= Beginning of Section =
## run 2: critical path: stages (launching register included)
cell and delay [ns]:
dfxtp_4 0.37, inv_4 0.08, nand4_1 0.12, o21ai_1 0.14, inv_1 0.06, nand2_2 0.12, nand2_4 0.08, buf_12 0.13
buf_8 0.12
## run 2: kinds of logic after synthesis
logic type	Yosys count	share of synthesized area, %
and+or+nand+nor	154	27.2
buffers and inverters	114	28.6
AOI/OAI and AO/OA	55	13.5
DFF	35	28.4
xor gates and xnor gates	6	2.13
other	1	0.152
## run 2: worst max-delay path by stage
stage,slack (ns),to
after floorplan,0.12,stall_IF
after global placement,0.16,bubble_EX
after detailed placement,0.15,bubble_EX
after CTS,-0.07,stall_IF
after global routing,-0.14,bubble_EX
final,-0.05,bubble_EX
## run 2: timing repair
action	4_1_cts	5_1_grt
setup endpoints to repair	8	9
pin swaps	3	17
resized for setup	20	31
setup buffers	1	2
= End of Section =
= Beginning of Section =
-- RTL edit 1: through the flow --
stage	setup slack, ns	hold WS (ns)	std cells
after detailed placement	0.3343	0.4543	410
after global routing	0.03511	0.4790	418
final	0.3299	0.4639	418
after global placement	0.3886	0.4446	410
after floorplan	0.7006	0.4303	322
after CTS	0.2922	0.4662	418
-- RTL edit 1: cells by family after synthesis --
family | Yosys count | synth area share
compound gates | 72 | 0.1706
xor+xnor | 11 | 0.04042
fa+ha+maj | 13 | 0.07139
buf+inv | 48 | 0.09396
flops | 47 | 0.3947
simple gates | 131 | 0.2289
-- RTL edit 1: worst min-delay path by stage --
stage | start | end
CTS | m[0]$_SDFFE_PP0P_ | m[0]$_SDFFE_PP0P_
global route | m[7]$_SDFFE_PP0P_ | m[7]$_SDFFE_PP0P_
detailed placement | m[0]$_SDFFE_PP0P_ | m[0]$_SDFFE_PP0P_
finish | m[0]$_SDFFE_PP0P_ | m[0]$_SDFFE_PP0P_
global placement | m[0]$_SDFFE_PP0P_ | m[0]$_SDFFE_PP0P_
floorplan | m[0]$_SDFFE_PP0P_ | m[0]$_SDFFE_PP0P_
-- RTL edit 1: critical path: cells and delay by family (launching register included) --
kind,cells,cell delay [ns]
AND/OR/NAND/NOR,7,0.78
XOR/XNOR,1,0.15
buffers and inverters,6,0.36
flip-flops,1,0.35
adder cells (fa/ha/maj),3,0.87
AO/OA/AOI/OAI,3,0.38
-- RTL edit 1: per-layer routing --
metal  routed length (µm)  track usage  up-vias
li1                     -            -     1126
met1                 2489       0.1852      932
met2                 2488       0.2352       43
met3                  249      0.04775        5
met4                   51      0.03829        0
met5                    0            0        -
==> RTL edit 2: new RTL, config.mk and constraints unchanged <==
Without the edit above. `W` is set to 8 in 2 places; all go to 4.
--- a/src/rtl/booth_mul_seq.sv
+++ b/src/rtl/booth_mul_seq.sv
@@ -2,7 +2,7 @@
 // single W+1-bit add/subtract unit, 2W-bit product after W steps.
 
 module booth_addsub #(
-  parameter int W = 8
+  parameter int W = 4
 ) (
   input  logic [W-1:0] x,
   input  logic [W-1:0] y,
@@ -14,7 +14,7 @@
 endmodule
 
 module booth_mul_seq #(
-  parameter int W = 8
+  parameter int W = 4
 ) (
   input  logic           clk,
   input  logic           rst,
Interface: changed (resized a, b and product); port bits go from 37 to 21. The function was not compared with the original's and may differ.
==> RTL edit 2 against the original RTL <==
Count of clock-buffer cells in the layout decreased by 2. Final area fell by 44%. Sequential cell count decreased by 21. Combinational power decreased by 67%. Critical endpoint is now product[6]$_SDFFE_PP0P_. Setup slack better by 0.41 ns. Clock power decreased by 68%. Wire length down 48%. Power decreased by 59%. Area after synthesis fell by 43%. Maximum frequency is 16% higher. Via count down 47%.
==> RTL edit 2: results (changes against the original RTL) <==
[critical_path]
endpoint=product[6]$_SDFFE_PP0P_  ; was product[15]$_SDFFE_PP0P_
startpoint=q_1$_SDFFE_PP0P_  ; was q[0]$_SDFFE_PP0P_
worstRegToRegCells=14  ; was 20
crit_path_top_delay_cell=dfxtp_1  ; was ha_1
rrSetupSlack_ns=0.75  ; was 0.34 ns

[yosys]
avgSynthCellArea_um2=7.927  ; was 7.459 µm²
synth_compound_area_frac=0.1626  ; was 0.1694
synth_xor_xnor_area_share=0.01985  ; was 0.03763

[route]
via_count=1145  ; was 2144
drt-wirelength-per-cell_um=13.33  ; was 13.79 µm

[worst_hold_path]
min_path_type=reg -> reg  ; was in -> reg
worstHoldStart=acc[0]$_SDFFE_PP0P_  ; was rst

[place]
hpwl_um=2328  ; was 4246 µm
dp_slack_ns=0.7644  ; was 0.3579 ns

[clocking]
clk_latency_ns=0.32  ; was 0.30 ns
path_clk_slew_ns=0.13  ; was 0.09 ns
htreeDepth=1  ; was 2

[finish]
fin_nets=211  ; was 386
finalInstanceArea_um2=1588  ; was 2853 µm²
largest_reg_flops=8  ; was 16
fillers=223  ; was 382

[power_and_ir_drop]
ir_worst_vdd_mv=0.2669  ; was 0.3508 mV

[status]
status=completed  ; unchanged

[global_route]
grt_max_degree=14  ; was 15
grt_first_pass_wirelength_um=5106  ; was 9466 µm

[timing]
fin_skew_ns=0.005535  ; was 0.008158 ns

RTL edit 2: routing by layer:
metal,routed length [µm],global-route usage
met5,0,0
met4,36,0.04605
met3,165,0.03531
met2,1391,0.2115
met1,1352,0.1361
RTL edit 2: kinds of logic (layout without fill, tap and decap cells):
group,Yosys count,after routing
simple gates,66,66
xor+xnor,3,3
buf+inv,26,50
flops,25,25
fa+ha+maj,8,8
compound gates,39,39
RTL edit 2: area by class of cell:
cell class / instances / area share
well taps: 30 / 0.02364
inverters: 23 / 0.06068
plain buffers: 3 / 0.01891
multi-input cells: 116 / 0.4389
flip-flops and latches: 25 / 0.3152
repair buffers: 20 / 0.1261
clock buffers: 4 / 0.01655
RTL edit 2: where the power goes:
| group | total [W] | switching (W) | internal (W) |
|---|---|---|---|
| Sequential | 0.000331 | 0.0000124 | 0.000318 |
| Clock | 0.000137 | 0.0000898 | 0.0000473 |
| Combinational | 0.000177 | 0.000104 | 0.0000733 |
= End of Section =
--- TASK REQUIREMENTS ---
Copy each line in the data that holds the word "family".

--- SOLUTION TO THE PROBLEM ---
-- RTL edit 1: cells by family after synthesis --
family | Yosys count | synth area share
-- RTL edit 1: critical path: cells and delay by family (launching register included) --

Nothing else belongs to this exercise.